====== Extracted records ======

==> inputs of violet <==
// Viterbi
module Viterbi(Dx, Rx, oen, rxrdy, clock, seqrdy,reset
    );
output Dx;
output oen;
output rxrdy;
input [1:0] Rx;
input seqrdy;
input reset;
input clock;
wire[3:0] A0_out;
wire[3:0] A1_out;
wire[3:0] A2_out;
wire[3:0] A3_out;
wire[3:0] A4_out;
wire[3:0] A5_out;
wire[3:0] A6_out;
wire[3:0] A7_out;
 wire [3:0] acs0_pm_out;
 wire [3:0] acs1_pm_out;
 wire [3:0] acs2_pm_out;
 wire [3:0] acs3_pm_out;
 wire [3:0] acs4_pm_out;
 wire [3:0] acs5_pm_out;   
 wire [3:0] acs6_pm_out;   
 wire [3:0] acs7_pm_out;
wire acs0_label;
wire acs1_label;
wire acs2_label;
wire acs3_label;
wire acs4_label;
wire acs5_label;
wire acs6_label;
wire acs7_label;
wire len;
wire aen;
wire [3:0] min_metric;
assign rxrdy = len;
wire [1:0] HD1;	wire [1:0] HD9;
wire [1:0] HD2;	wire [1:0] HD10;
wire [1:0] HD3;   wire [1:0] HD11;
wire [1:0] HD4;	wire [1:0] HD12;
wire [1:0] HD5;	wire [1:0] HD13;
wire [1:0] HD6;	wire [1:0] HD14;
wire [1:0] HD7;	wire [1:0] HD15;
wire [1:0] HD8;	wire [1:0] HD16;
BMU U1(.HD1(HD1), .HD2(HD2), .HD3(HD3), .HD4(HD4), .HD5(HD5), .HD6(HD6), .HD7(HD7), .HD8(HD8), .HD9(HD9), .HD10(HD10), .HD11(HD11), .HD12(HD12), .HD13(HD13), .HD14(HD14), .HD15(HD15), .HD16(HD16), .Rx(Rx), .len(len & seqrdy), .clock(clock), .reset(reset)
);
  ...
clock: 8.0 ns
lec_check: 0
abc_area: 0
cap_margin: 20
core_margin: 8
core_utilization: 40
cts_cluster_size: 42
gpl_timing_driven: 0
hold_slack_margin: 0.25
min_routing_layer: met2
place_density_lb_addon: 0.27
slew_margin: 25
run.sh (not shown) runs the stock make flow with config.mk's settings and CLKGATE_MAP_FILE=.
==> cedar: changes against violet <==
Settings changed: ABC_AREA 0 to 1, CORE_MARGIN 8 to 2, CORE_UTILIZATION 40 to 70, CTS_CLUSTER_SIZE 42 to unset, GPL_TIMING_DRIVEN 0 to unset, HOLD_SLACK_MARGIN 0.25 to unset, MIN_ROUTING_LAYER met2 to unset, SLEW_MARGIN 25 to 20.
==> flow/constraint.sdc (replaced) <==
create_clock -name core_clock -period 7.79 [get_ports {clock}]
set_input_delay 1.5580 -clock core_clock [delete_from_list [all_inputs] [get_ports {clock}]]
set_output_delay 1.5580 -clock core_clock [all_outputs]
set_load 0.01 [all_outputs]
==> qor summary <==
Post_cts resized: cedar 0; violet 199
Tcrit/Tclk final: cedar 95.5%; violet 101%
Slowest Stage Delay on Critical Path: cedar 0.49 ns; violet 0.64 ns
Area post-placement: cedar 16,300 um^2; violet 17,500 um^2
Number of buffers added for setup after CTS: cedar 0; violet 68
Setup TNS after final layout: cedar 0 ns; violet -0.341 ns
Post-synthesis share of cell area spent on xor and xnor gates: cedar 1.46%; violet 3.48%
HP Start: cedar U3.next_state[6]; violet U3.A7[1]
Count of plain and timing-repair buffers: cedar 26; violet 216
Total number of warnings across the stage logs: cedar 36; violet 33
Fmax: cedar 134 MHz; violet 124 MHz
Vertical extent of the die: cedar 155 um; violet 219 um
Status: cedar complete, no violations; violet failed layout checks
Reasons for failing layout checks: cedar -; violet setup timing
Reg-to-reg slack, setup: cedar 0.35 ns; violet -0.07 ns
Post-DP HPWL: cedar 28,300 um; violet 36,400 um
Fraction of area in registers: cedar 35.7%; violet 29.2%
Sequential element share of the synthesized area: cedar 38.6%; violet 37.3%
Dpl cells: cedar 2,273; violet 2,191
Count of fill cells added during filler insertion: cedar 1,636; violet 3,534
Reg2reg start: cedar U3.write_ptr[0]; violet U2.DUT2.sumb[0]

======

■ Work order ■
Among the entries above, the lines between the ones containing "run.sh (not shown)" and "Number of buffers", inclusive, are to be transcribed exactly. No other line is to be given.

■ Answer to the exercise ■
run.sh (not shown) runs the stock make flow with config.mk's settings and CLKGATE_MAP_FILE=.
==> cedar: changes against violet <==
Settings changed: ABC_AREA 0 to 1, CORE_MARGIN 8 to 2, CORE_UTILIZATION 40 to 70, CTS_CLUSTER_SIZE 42 to unset, GPL_TIMING_DRIVEN 0 to unset, HOLD_SLACK_MARGIN 0.25 to unset, MIN_ROUTING_LAYER met2 to unset, SLEW_MARGIN 25 to 20.
==> flow/constraint.sdc (replaced) <==
create_clock -name core_clock -period 7.79 [get_ports {clock}]
set_input_delay 1.5580 -clock core_clock [delete_from_list [all_inputs] [get_ports {clock}]]
set_output_delay 1.5580 -clock core_clock [all_outputs]
set_load 0.01 [all_outputs]
==> qor summary <==
Post_cts resized: cedar 0; violet 199
Tcrit/Tclk final: cedar 95.5%; violet 101%
Slowest Stage Delay on Critical Path: cedar 0.49 ns; violet 0.64 ns
Area post-placement: cedar 16,300 um^2; violet 17,500 um^2
Number of buffers added for setup after CTS: cedar 0; violet 68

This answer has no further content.